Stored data
--- src/rtl/liu_tx_jitter_config_regs.sv ---
/*
 APB register bank with nine channel copies of the attenuator, line driver,
 system interface and waveform settings, and the per-channel control decode.
 Assumes synchronous status inputs and an APB master that holds requests.
*/
// Chosen here: the APB register port.
// Register map per channel block
// Index 2: transmit attenuator settings
// Index 3: receive attenuator settings
// Index 4: line driver settings
// Index 5: system interface settings
// Index 6: pulse template select
// Indices 0, 1 and 7..63 answer with an error
// Byte address is four times the index
// Channels one to eight sit at 0x40 index steps from zero
// Channel zero sits in its own block at index 0x7c0
// Anything above index 0x1ff outside that block is unmapped
//
// Bus behaviour
// Every access takes exactly one wait state
// Ready, error and read data are flops and stand one cycle
// Read data is zero outside the answering cycle
// Upper read data bits are always zero
// A write lands on the edge where ready is high
// A write with byte lane zero off completes and changes nothing
// Unmapped or misaligned writes change nothing
// Reserved bits are masked at the write and read back zero
// Trade-off: the wait state keeps the read path fully registered
//
// Reset
// External reset asserts at once and releases through two flops
// Every register returns to its documented default
// Control outputs read zero until the first edge after release
// Limitation: the bank is unusable for two edges after release
//
// Attenuator fields
// Bit 4 turns rate limiting on
// Bit 3 puts the attenuator in the path
// Bits 2..1 pick the FIFO depth
// Bit 0 picks the corner frequency
// Depth is handed over as a bit count, 128, 64 or 32
// Rate nudges need both the enable and limiting bits
// Speed up once fill plus margin reaches the depth
// Slow down once fill is at or below the margin
// Margin is two bits in both directions
// The transmit side reuses the receive encodings
// Hazard: fill levels are taken as already synchronous
//
// Line driver fields
// Bit 6 lets the driver leave high impedance
// Bit 5 powers the transmitter down
// Bit 4 allows the over-current trip to high impedance
// Bit 3 selects single-ended drive on the tip only
// Bits 2..0 pick the termination
// Power down always forces high impedance too
// Ring enable follows tip enable unless single-ended
// Current limiting is shown only while the tip drives
//
// Over-current timer
// One counter per channel counts edges of lasting over-current
// Any gap in the flag restarts the count
// The counter saturates so the trip cannot wrap away
// The trip drops the driver one edge after expiry
// With the trip bit clear the driver only limits current
// The count length is a parameter so tests can shorten it
// Limitation: the hold-off is counted in system clocks
//
// Termination
// Codes 0..3 are internal matching with a transformer
// Codes 4..6 are internal matching without one
// Code 7 flags external matching
// The analog side reads the raw code
//
// System interface fields
// Bits 7..5 pick the multifunction pin source
// Bit 4 picks the sampling edge
// Bit 3 inverts the data inputs
// Bit 2 picks the line code
// Bits 1..0 pick the interface mode
// The mode field resets to dual-rail NRZ
//
// Multifunction pin
// Active only in single-rail NRZ and dual-rail RZ
// Other modes hold the pin low
// Codes 0..4 work in both active modes
// Codes 5..7 work in dual-rail RZ only
// Reserved codes hold the pin low rather than float
// Code 0 needs the pattern detector on the transmit side
// The pin is a flop, one edge behind the status flags
//
// Waveform select
// Four bits pick a preset template
// Bit 3 hands over to the arbitrary waveform
// The field resets to the shortest T1 cable range
// The template table itself lives outside this bank
//
// Timing of control outputs
// Every control output comes straight from a flop
// A register write shows up one edge after it lands
// A status change shows up one edge after it is sampled
// Trade-off: one edge of latency buys glitch-free controls
//
// Scope
// No interrupt logic lives here
// No FIFO storage lives here
// No analog drive level control lives here
// Receive configuration other than the attenuator lives elsewhere
// Global registers in the 0x2xx and 0x3xx range live elsewhere
//
// Software notes
// Read back after write to confirm masked bits
// Enable the driver only after termination is set
// Set the attenuator depth before enabling it
// Changing depth while enabled may nudge the rate briefly
// Write the channel zero copy like any other channel
`timescale 1ns/100ps
`default_nettype none
module liu_tx_jitter_config_regs
	import liu_cfg_pkg::*;
#(
	parameter int OC_HIZ_CNT = OC_HIZ_CYCLES
)(
	input wire logic clk_in,
	input wire logic rst_b_in,
	input wire logic psel_in,
	input wire logic penable_in,
	input wire logic pwrite_in,
	input wire logic [12:0] paddr_in,
	input wire logic [31:0] pwdata_in,
	input wire logic [3:0] pstrb_in,
	output logic [31:0] prdata_out,
	output logic pready_out,
	output logic pslverr_out,
	input wire tx_ind_t [NUM_CH-1:0] ind_in,
	input wire fifo_lvl_t [NUM_CH-1:0] lvl_in,
	output wire chan_ctrl_t [NUM_CH-1:0] ctrl_out
);
	logic [1:0] rst_sync_r;
	logic rst_b;
	logic [7:0] tx_ja_r [NUM_CH];
	logic [7:0] rx_ja_r [NUM_CH];
	logic [7:0] tx_drv_r [NUM_CH];
	logic [7:0] tx_sys_r [NUM_CH];
	logic [7:0] wave_r [NUM_CH];
	chan_ctrl_t ctrl_r [NUM_CH];
	logic [IDX_W-1:0] idx;
	logic [3:0] ch;
	logic [5:0] slot;
	logic hit;
	logic [7:0] rd_byte;
	logic access;
	logic wr_commit;

	// Reset release through two flops
	always_ff @(posedge clk_in or negedge rst_b_in)
	begin
		if (!rst_b_in)
			rst_sync_r <= 2'h0;
		else
			rst_sync_r <= {rst_sync_r[0], 1'b1};
	end
	assign rst_b = rst_sync_r[1];

	// Address decode: channels 1..8 by stride, channel 0 in its own block
	always_comb
	begin
		idx = paddr_in[12:2];
		slot = idx[5:0];
		ch = 4'h0;
		hit = 1'b0;
		if (paddr_in[1:0] != 2'h0)
			hit = 1'b0;
		else if (idx[IDX_W-1:6] == CH0_BASE[IDX_W-1:6])
			hit = 1'b1;
		else if (idx[IDX_W-1:9] == 2'h0)
		begin
			ch = {1'b0, idx[8:6]} + 4'h1;
			hit = 1'b1;
		end
		if (!(slot >= IDX_TX_JA && slot <= IDX_WAVE))
			hit = 1'b0;
	end

	// Read mux over the selected copy
	always_comb
	begin
		rd_byte = 8'h00;
		if (!hit)
			rd_byte = 8'h00;
		else if (slot == IDX_TX_JA)
			rd_byte = tx_ja_r[ch];
		else if (slot == IDX_RX_JA)
			rd_byte = rx_ja_r[ch];
		else if (slot == IDX_TX_DRV)
			rd_byte = tx_drv_r[ch];
		else if (slot == IDX_TX_SYS)
			rd_byte = tx_sys_r[ch];
		else
			rd_byte = wave_r[ch];
	end

	// One wait state keeps every bus output registered
	assign access = psel_in & penable_in;
	assign wr_commit = access & pready_out & pwrite_in & hit & pstrb_in[0];

	always_ff @(posedge clk_in or negedge rst_b)
	begin
		if (!rst_b)
		begin
			pready_out <= 1'b0;
			pslverr_out <= 1'b0;
			prdata_out <= 32'h0000_0000;
		end
		else
		begin
			pready_out <= access & ~pready_out;
			pslverr_out <= access & ~pready_out & ~hit;
			prdata_out <= (access & ~pready_out & ~pwrite_in) ? {24'h000000, rd_byte}
				: 32'h0000_0000;
		end
	end

	genvar c;
	generate
		for (c = 0; c < NUM_CH; c++)
		begin : g_ch
			logic wr_here;
			logic [OC_CNT_W-1:0] oc_cnt_r;
			logic oc_expired;
			logic [7:0] rx_depth;
			logic [7:0] tx_depth;
			logic [2:0] mf_sel;
			logic [1:0] mode;
			logic mf_nxt;
			chan_ctrl_t ctrl_nxt;

			assign wr_here = wr_commit && (ch == 4'(c));

			// Software-written copies; reserved bits stay zero
			always_ff @(posedge clk_in or negedge rst_b)
			begin
				if (!rst_b)
				begin
					tx_ja_r[c] <= TX_JA_RST;
					rx_ja_r[c] <= RX_JA_RST;
					tx_drv_r[c] <= TX_DRV_RST;
					tx_sys_r[c] <= TX_SYS_RST;
					wave_r[c] <= WAVE_RST;
				end
				else if (wr_here)
				begin
					if (slot == IDX_TX_JA)
						tx_ja_r[c] <= pwdata_in[7:0] & JA_MASK;
					else if (slot == IDX_RX_JA)
						rx_ja_r[c] <= pwdata_in[7:0] & JA_MASK;
					else if (slot == IDX_TX_DRV)
						tx_drv_r[c] <= pwdata_in[7:0] & DRV_MASK;
					else if (slot == IDX_TX_SYS)
						tx_sys_r[c] <= pwdata_in[7:0] & SYS_MASK;
					else
						wave_r[c] <= pwdata_in[7:0] & WAVE_MASK;
				end
			end

			// Over-current timer; saturates so the hold-off never wraps
			always_ff @(posedge clk_in or negedge rst_b)
			begin
				if (!rst_b)
					oc_cnt_r <= '0;
				else if (!ind_in[c].tx_overcurrent)
					oc_cnt_r <= '0;
				else if (!oc_expired)
					oc_cnt_r <= oc_cnt_r + 1'b1;
			end
			assign oc_expired = (oc_cnt_r >= OC_CNT_W'(OC_HIZ_CNT));

			// Depth decode; transmit shares the receive encoding
			assign rx_depth = rx_ja_r[c][JA_DEPTH_LSB+1] ? DEPTH_32
				: (rx_ja_r[c][JA_DEPTH_LSB] ? DEPTH_64 : DEPTH_128);
			assign tx_depth = tx_ja_r[c][JA_DEPTH_LSB+1] ? DEPTH_32
				: (tx_ja_r[c][JA_DEPTH_LSB] ? DEPTH_64 : DEPTH_128);
			assign mf_sel = tx_sys_r[c][SYS_MF_LSB +: 3];
			assign mode = tx_sys_r[c][SYS_MODE_LSB +: 2];

			// Multifunction pin source, gated by interface mode
			always_comb
			begin
				mf_nxt = 1'b0;
				if (mode == MODE_SR_NRZ || mode == MODE_DR_RZ)
				begin
					case (mf_sel)
						3'h0: mf_nxt = ind_in[c].pattern_on_tx & ind_in[c].pattern_det;
						3'h1: mf_nxt = ind_in[c].system_all_ones;
						3'h2: mf_nxt = ind_in[c].tx_overcurrent;
						3'h3: mf_nxt = ind_in[c].tx_loss_of_signal;
						3'h4: mf_nxt = ind_in[c].system_excess_zeros;
						3'h5: mf_nxt = (mode == MODE_DR_RZ)
							& ind_in[c].system_bipolar_violation;
						3'h6: mf_nxt = (mode == MODE_DR_RZ) & (ind_in[c].system_excess_zeros
							| ind_in[c].system_bipolar_violation);
						default: mf_nxt = (mode == MODE_DR_RZ)
							& ind_in[c].system_loss_of_signal;
					endcase
				end
			end

			// Control decode for the channel's datapath
			always_comb
			begin
				ctrl_nxt = '0;
				ctrl_nxt.rx_atten_en = rx_ja_r[c][JA_EN_BIT];
				ctrl_nxt.rx_atten_depth = rx_depth;
				ctrl_nxt.rx_atten_bandwidth = rx_ja_r[c][JA_BW_BIT];
				ctrl_nxt.rx_speed_up = rx_ja_r[c][JA_EN_BIT] & rx_ja_r[c][JA_LIMIT_BIT]
					& (({1'b0, lvl_in[c].rx_fill} + NEAR_MARGIN) >= {1'b0, rx_depth});
				ctrl_nxt.rx_slow_down = rx_ja_r[c][JA_EN_BIT] & rx_ja_r[c][JA_LIMIT_BIT]
					& ({1'b0, lvl_in[c].rx_fill} <= NEAR_MARGIN);
				ctrl_nxt.tx_atten_en = tx_ja_r[c][JA_EN_BIT];
				ctrl_nxt.tx_atten_depth = tx_depth;
				ctrl_nxt.tx_atten_bandwidth = tx_ja_r[c][JA_BW_BIT];
				ctrl_nxt.tx_speed_up = tx_ja_r[c][JA_EN_BIT] & tx_ja_r[c][JA_LIMIT_BIT]
					& (({1'b0, lvl_in[c].tx_fill} + NEAR_MARGIN) >= {1'b0, tx_depth});
				ctrl_nxt.tx_slow_down = tx_ja_r[c][JA_EN_BIT] & tx_ja_r[c][JA_LIMIT_BIT]
					& ({1'b0, lvl_in[c].tx_fill} <= NEAR_MARGIN);
				ctrl_nxt.tx_power_down = tx_drv_r[c][DRV_OFF_BIT];
				// Drive only when enabled, powered and not tripped
				ctrl_nxt.line_tip_oe = tx_drv_r[c][DRV_OE_BIT] & ~tx_drv_r[c][DRV_OFF_BIT]
					& ~(tx_drv_r[c][DRV_HIZ_OC_BIT] & oc_expired);
				ctrl_nxt.line_ring_oe = ctrl_nxt.line_tip_oe & ~tx_drv_r[c][DRV_SING_BIT];
				ctrl_nxt.current_limit = ind_in[c].tx_overcurrent & ctrl_nxt.line_tip_oe;
				ctrl_nxt.tx_single_ended = tx_drv_r[c][DRV_SING_BIT];
				ctrl_nxt.term_sel = tx_drv_r[c][DRV_TERM_LSB +: 3];
				ctrl_nxt.ext_match = (tx_drv_r[c][DRV_TERM_LSB +: 3] == TERM_EXTERNAL);
				ctrl_nxt.tx_clock_edge_sel = tx_sys_r[c][SYS_EDGE_BIT];
				ctrl_nxt.tx_data_polarity = tx_sys_r[c][SYS_INV_BIT];
				ctrl_nxt.line_code = tx_sys_r[c][SYS_CODE_BIT];
				ctrl_nxt.tx_system_if_mode = mode;
				ctrl_nxt.waveform_template_sel = wave_r[c][WAVE_SEL_LSB +: 4];
				ctrl_nxt.arb_wave_en = wave_r[c][WAVE_ARB_BIT];
				ctrl_nxt.tx_multifunc_pin = mf_nxt;
			end

			// Registered so every control output comes from a flop
			always_ff @(posedge clk_in or negedge rst_b)
			begin
				if (!rst_b)
					ctrl_r[c] <= '0;
				else
					ctrl_r[c] <= ctrl_nxt;
			end
			assign ctrl_out[c] = ctrl_r[c];
		end
	endgenerate
endmodule // liu_tx_jitter_config_regs
`default_nettype wire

THE TASK - Copy out only the lines of the records above from the one with "for (c = 0; c < NUM_CH; c++)" through the one with "assign wr_here = wr_commit", exactly as they stand, both included.

RESPONSE TO THIS TASK -
		for (c = 0; c < NUM_CH; c++)
		begin : g_ch
			logic wr_here;
			logic [OC_CNT_W-1:0] oc_cnt_r;
			logic oc_expired;
			logic [7:0] rx_depth;
			logic [7:0] tx_depth;
			logic [2:0] mf_sel;
			logic [1:0] mode;
			logic mf_nxt;
			chan_ctrl_t ctrl_nxt;

			assign wr_here = wr_commit && (ch == 4'(c));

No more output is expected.